*** Opening of The data ***

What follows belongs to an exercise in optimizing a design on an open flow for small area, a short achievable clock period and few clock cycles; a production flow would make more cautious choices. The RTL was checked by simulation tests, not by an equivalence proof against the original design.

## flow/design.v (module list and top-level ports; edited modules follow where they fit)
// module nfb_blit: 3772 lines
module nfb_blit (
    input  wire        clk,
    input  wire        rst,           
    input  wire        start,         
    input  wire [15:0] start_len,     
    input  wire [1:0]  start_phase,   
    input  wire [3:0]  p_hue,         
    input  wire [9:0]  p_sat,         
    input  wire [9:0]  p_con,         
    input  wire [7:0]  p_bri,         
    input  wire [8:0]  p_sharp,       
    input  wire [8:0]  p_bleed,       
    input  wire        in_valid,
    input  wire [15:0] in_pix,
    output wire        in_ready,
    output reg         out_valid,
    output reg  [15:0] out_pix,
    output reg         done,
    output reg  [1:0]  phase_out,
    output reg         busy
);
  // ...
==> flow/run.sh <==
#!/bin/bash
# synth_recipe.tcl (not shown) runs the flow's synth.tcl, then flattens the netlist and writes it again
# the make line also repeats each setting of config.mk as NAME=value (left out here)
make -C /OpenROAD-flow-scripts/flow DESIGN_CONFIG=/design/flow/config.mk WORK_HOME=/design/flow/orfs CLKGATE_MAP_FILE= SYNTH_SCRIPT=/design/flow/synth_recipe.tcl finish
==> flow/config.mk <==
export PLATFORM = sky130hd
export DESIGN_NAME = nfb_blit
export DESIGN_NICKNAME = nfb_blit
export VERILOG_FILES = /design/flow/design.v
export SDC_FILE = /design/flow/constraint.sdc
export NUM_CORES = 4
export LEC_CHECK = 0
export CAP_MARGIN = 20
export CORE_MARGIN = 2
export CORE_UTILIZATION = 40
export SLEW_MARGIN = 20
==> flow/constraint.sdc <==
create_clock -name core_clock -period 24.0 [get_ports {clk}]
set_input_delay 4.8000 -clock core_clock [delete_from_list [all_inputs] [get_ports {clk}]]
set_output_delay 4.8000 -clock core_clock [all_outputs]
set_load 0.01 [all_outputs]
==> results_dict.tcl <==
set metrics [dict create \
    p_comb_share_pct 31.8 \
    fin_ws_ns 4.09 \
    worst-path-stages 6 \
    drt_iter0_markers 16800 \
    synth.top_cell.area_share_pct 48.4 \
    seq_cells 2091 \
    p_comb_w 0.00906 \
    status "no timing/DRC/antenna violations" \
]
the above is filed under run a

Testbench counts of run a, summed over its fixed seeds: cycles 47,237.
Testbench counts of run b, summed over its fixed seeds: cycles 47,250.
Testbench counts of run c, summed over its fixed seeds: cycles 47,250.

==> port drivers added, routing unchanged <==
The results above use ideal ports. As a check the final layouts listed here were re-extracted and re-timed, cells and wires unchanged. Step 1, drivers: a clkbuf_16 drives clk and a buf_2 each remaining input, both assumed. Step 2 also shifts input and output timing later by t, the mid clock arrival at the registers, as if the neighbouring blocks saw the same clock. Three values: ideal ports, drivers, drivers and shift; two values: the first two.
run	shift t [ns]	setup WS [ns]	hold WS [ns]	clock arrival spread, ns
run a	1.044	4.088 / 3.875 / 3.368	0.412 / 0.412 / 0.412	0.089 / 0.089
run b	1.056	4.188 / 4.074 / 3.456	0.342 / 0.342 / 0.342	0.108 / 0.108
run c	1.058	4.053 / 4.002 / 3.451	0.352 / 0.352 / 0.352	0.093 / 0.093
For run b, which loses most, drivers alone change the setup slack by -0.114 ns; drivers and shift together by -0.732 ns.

*** Close of The data ***

Give again only the lines of the material above that run from the one with "Testbench counts of run c, summed" through the end, both included, exactly as they appear.

◆ **Response to this exercise**
Testbench counts of run c, summed over its fixed seeds: cycles 47,250.

==> port drivers added, routing unchanged <==
The results above use ideal ports. As a check the final layouts listed here were re-extracted and re-timed, cells and wires unchanged. Step 1, drivers: a clkbuf_16 drives clk and a buf_2 each remaining input, both assumed. Step 2 also shifts input and output timing later by t, the mid clock arrival at the registers, as if the neighbouring blocks saw the same clock. Three values: ideal ports, drivers, drivers and shift; two values: the first two.
run	shift t [ns]	setup WS [ns]	hold WS [ns]	clock arrival spread, ns
run a	1.044	4.088 / 3.875 / 3.368	0.412 / 0.412 / 0.412	0.089 / 0.089
run b	1.056	4.188 / 4.074 / 3.456	0.342 / 0.342 / 0.342	0.108 / 0.108
run c	1.058	4.053 / 4.002 / 3.451	0.352 / 0.352 / 0.352	0.093 / 0.093
For run b, which loses most, drivers alone change the setup slack by -0.114 ns; drivers and shift together by -0.732 ns.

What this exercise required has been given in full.